I know of no theatre which would sell more tickets than there are seats in the hope they might earn more, or which might decide at the last minute that one of their staff should sit in my seat. The same holds true of every other ticketed payment-in-advance service I can think of.
It is therefore with amazement that I read some of the evidence given on May 2nd by US air carriers to the US House Transportation and Infrastructure Committee on consumer issues.
The hearing came shortly after the online publication of the globally damaging images of a passenger being dragged from an overbooked United Airlines flight, to make room not for another passenger, but for repositioning airline employees. To add insult to the very real injury, the matter was then made worse by the airline’s CEO, Oscar Munoz who, in his first response, appeared incapable of showing any empathy for the customer, or of understanding the damage he was doing to his company’s brand.
At the Congressional hearing, as you might expect, representatives of United Airlines delivered a carefully considered and, one assumes, public relations and legal counsel drafted apology.
However, in the type of corporate doublespeak that has become increasingly common, but which drives customers crazy, United Airlines President Scott Kirby told the Committee: “We view overbooking as something that actually helps us accommodate and take care of thousands more customers than we would otherwise be able to.”
Just as astonishingly, American Airlines, in answer to questions on issues such as the swinging ticket-change fees almost all airlines charge, and the continuing incorporation of fuel surcharges into ticket prices – oil prices have been at near record lows since the end of 2015 – suggested that such matters were mostly “about our way of offering low fares to consumers” or as existing to “give customers more options and more choices.”
Only the low-cost carrier Southwest recognized what customers really want. In the formal part of his testimony, the airline’s Chief Operating Officer, Bob Jordan, confirmed that beginning on May 8, “Southwest will no longer overbook flights” and that the airline had upgraded its reservations and forecasting systems to make this possible. “Simply put, discontinuing the practice of overbooking is completely consistent with our other customer-friendly policies,” Jordan said.
Reading and viewing the airlines’ formal testimony to the Congressional Committee and the responses given to the questions asked, one cannot avoid the conclusion that legacy air carriers have become arrogant; prefer the evasive language of marketing to plain English; and have lost track of the honesty and authenticity that most consumers want.

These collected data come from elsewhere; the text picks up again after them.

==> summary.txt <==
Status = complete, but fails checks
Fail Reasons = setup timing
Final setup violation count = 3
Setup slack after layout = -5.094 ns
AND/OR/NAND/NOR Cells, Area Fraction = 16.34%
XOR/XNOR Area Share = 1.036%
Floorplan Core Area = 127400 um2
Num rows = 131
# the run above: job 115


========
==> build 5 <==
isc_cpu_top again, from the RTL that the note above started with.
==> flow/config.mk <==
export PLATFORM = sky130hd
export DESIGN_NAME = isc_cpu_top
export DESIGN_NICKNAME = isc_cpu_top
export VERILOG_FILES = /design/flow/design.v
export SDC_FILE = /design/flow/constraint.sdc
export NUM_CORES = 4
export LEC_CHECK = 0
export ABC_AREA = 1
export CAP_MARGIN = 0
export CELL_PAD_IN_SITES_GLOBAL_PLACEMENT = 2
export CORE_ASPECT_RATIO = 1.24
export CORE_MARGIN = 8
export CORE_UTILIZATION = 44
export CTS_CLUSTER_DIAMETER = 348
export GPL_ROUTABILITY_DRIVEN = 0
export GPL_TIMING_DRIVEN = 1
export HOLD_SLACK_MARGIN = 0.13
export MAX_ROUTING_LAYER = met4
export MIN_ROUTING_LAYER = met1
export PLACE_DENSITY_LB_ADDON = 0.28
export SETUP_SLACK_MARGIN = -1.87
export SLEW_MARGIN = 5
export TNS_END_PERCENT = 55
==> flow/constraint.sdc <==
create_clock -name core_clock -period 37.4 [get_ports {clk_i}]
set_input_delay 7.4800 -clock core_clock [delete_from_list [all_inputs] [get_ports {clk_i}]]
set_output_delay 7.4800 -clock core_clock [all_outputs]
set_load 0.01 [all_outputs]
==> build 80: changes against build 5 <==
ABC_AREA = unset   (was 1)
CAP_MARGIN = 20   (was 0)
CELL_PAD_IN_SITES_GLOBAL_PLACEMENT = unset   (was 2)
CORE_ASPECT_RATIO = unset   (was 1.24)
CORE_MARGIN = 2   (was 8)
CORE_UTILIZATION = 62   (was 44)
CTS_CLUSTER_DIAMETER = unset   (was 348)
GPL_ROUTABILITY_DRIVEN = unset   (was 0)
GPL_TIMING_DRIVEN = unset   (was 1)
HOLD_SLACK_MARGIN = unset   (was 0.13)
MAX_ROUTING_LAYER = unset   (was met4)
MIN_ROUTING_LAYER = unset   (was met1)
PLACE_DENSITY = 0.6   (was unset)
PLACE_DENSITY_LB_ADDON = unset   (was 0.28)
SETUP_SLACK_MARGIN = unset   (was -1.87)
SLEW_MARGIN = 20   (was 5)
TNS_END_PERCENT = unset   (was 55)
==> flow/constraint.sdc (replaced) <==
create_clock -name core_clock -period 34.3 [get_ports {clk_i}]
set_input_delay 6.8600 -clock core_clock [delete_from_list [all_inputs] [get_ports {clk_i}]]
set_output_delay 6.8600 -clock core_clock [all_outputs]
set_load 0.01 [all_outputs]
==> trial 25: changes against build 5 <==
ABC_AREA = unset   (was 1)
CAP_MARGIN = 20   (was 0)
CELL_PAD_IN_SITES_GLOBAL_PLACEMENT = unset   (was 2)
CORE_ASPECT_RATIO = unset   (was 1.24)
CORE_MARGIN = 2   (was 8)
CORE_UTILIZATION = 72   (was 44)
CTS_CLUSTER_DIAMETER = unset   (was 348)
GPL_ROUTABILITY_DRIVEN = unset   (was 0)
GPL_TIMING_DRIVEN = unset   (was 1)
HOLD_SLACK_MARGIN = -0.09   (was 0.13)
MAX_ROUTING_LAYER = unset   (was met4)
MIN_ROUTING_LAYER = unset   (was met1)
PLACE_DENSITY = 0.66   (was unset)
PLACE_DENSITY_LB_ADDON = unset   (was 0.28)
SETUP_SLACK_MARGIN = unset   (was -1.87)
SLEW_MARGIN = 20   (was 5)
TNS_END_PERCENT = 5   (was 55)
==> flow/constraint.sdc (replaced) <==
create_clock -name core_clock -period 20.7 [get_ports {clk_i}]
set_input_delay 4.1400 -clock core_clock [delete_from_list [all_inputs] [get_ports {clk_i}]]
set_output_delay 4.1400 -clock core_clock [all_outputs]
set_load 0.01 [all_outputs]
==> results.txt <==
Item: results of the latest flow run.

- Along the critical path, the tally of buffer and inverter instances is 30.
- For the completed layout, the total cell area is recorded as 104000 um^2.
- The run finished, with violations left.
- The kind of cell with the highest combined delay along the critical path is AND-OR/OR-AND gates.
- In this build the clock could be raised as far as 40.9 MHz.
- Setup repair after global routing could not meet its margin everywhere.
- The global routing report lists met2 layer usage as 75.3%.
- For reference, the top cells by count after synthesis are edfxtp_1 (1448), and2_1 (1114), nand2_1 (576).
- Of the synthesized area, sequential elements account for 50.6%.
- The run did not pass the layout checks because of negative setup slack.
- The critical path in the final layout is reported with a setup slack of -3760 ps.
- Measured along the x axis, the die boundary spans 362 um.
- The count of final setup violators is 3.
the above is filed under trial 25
==> v28: inputs <==
## my_chip
module my_chip (
    input logic [11:0] io_in,  
    output logic [11:0] io_out,  
    input logic clock,
    input logic reset  
);
make LEC_CHECK=0 ABC_AREA=1 CAP_MARGIN=35 CELL_PAD_IN_SITES_DETAIL_PLACEMENT=2 CELL_PAD_IN_SITES_GLOBAL_PLACEMENT=2 CORE_ASPECT_RATIO=0.51 CORE_MARGIN=4 CORE_UTILIZATION=17 CTS_CLUSTER_SIZE=36 GPL_TIMING_DRIVEN=0 HOLD_SLACK_MARGIN=0.02 MAX_ROUTING_LAYER=met5 MIN_ROUTING_LAYER=met2 PLACE_DENSITY_LB_ADDON=0.22 SETUP_SLACK_MARGIN=-0.58 SLEW_MARGIN=5 TNS_END_PERCENT=45 finish   # period 10.0 ns
run.sh (not shown) runs the stock make flow with config.mk's settings and CLKGATE_MAP_FILE=.
==> inputs of v31, as changes to v28 <==
CAP_MARGIN = 20   (was 35)
CELL_PAD_IN_SITES_DETAIL_PLACEMENT = unset   (was 2)
CELL_PAD_IN_SITES_GLOBAL_PLACEMENT = unset   (was 2)
CORE_ASPECT_RATIO = unset   (was 0.51)
CORE_MARGIN = 2   (was 4)
CORE_UTILIZATION = 72   (was 17)
CTS_CLUSTER_SIZE = unset   (was 36)
GPL_TIMING_DRIVEN = unset   (was 0)
HOLD_SLACK_MARGIN = unset   (was 0.02)
MAX_ROUTING_LAYER = unset   (was met5)
MIN_ROUTING_LAYER = unset   (was met2)
PLACE_DENSITY = 0.37   (was unset)
PLACE_DENSITY_LB_ADDON = unset   (was 0.22)
SETUP_SLACK_MARGIN = unset   (was -0.58)
SLEW_MARGIN = 20   (was 5)
TNS_END_PERCENT = unset   (was 45)
==> flow/constraint.sdc (replaced) <==
create_clock -name core_clock -period 2.59 [get_ports {clock}]
set_input_delay 0.5180 -clock core_clock [delete_from_list [all_inputs] [get_ports {clock}]]
set_output_delay 0.5180 -clock core_clock [all_outputs]
set_load 0.01 [all_outputs]
==> inputs of v2, as changes to v28 <==
ABC_AREA = unset   (was 1)
CAP_MARGIN = 20   (was 35)
CELL_PAD_IN_SITES_DETAIL_PLACEMENT = unset   (was 2)
CELL_PAD_IN_SITES_GLOBAL_PLACEMENT = unset   (was 2)
CORE_ASPECT_RATIO = unset   (was 0.51)
CORE_MARGIN = 2   (was 4)
CORE_UTILIZATION = 40   (was 17)
CTS_CLUSTER_SIZE = unset   (was 36)
GPL_TIMING_DRIVEN = unset   (was 0)
HOLD_SLACK_MARGIN = unset   (was 0.02)
MAX_ROUTING_LAYER = unset   (was met5)
MIN_ROUTING_LAYER = unset   (was met2)
PLACE_DENSITY_LB_ADDON = unset   (was 0.22)
SETUP_SLACK_MARGIN = unset   (was -0.58)
SLEW_MARGIN = 20   (was 5)
TNS_END_PERCENT = unset   (was 45)
==> flow/constraint.sdc (replaced) <==
create_clock -name core_clock -period 7.26 [get_ports {clock}]
set_input_delay 1.4520 -clock core_clock [delete_from_list [all_inputs] [get_ports {clock}]]
set_output_delay 1.4520 -clock core_clock [all_outputs]
set_load 0.01 [all_outputs]
==> ds_physical_params.txt <==
Characteristics after synthesis and place and route

Parameter                              Value

Status
  Run status    finished with violations
  Violated checks    setup timing

CTS
  Post-CTS Setup Bufs    3

Final timing
  Final Worst Setup Slack    -915 ps
  Setup violation total in the final timing report    9
That was v31.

Judging from some of what was said, it would seem that they appear to care little about passenger anger over proliferating charges for everything from food to checking bags; paying more for seats that might have a little extra legroom but the same service level; incomprehensible fare structures that constantly change; high charges for one-way fares; or the legal caveats that appear designed to protect the airline, not the consumer.
The reality is, as William McGee the travel and aviation consultant to the not-for-profit US Consumers Union observed, there is no reason for airlines to overbook. “Greater market concentration, reduced competition, and state-of-the art reservations and yield management systems allow airlines to closely manage selling all available seats,” he said.
He also noted that airlines are carrying record high passenger loads of between 80 and 100%.
The hearing indicated how far apart most airlines are from the way they are regarded, particularly by those customers who sit in the back of the plane. The congressmembers spoke about angry calls from constituents, and the Chairman of the Committee, Republican Congressman Bill Shuster, threatened that if the Committee did not see meaningful results that improve customer service, the airlines will not like the outcome.
Despite this, the thinking in the new US Administration is to loosen consumer protection. This suggests that the long-suffering air traveler should not expect change anytime soon, unless more events of the kind recently experienced by a customer of United go viral.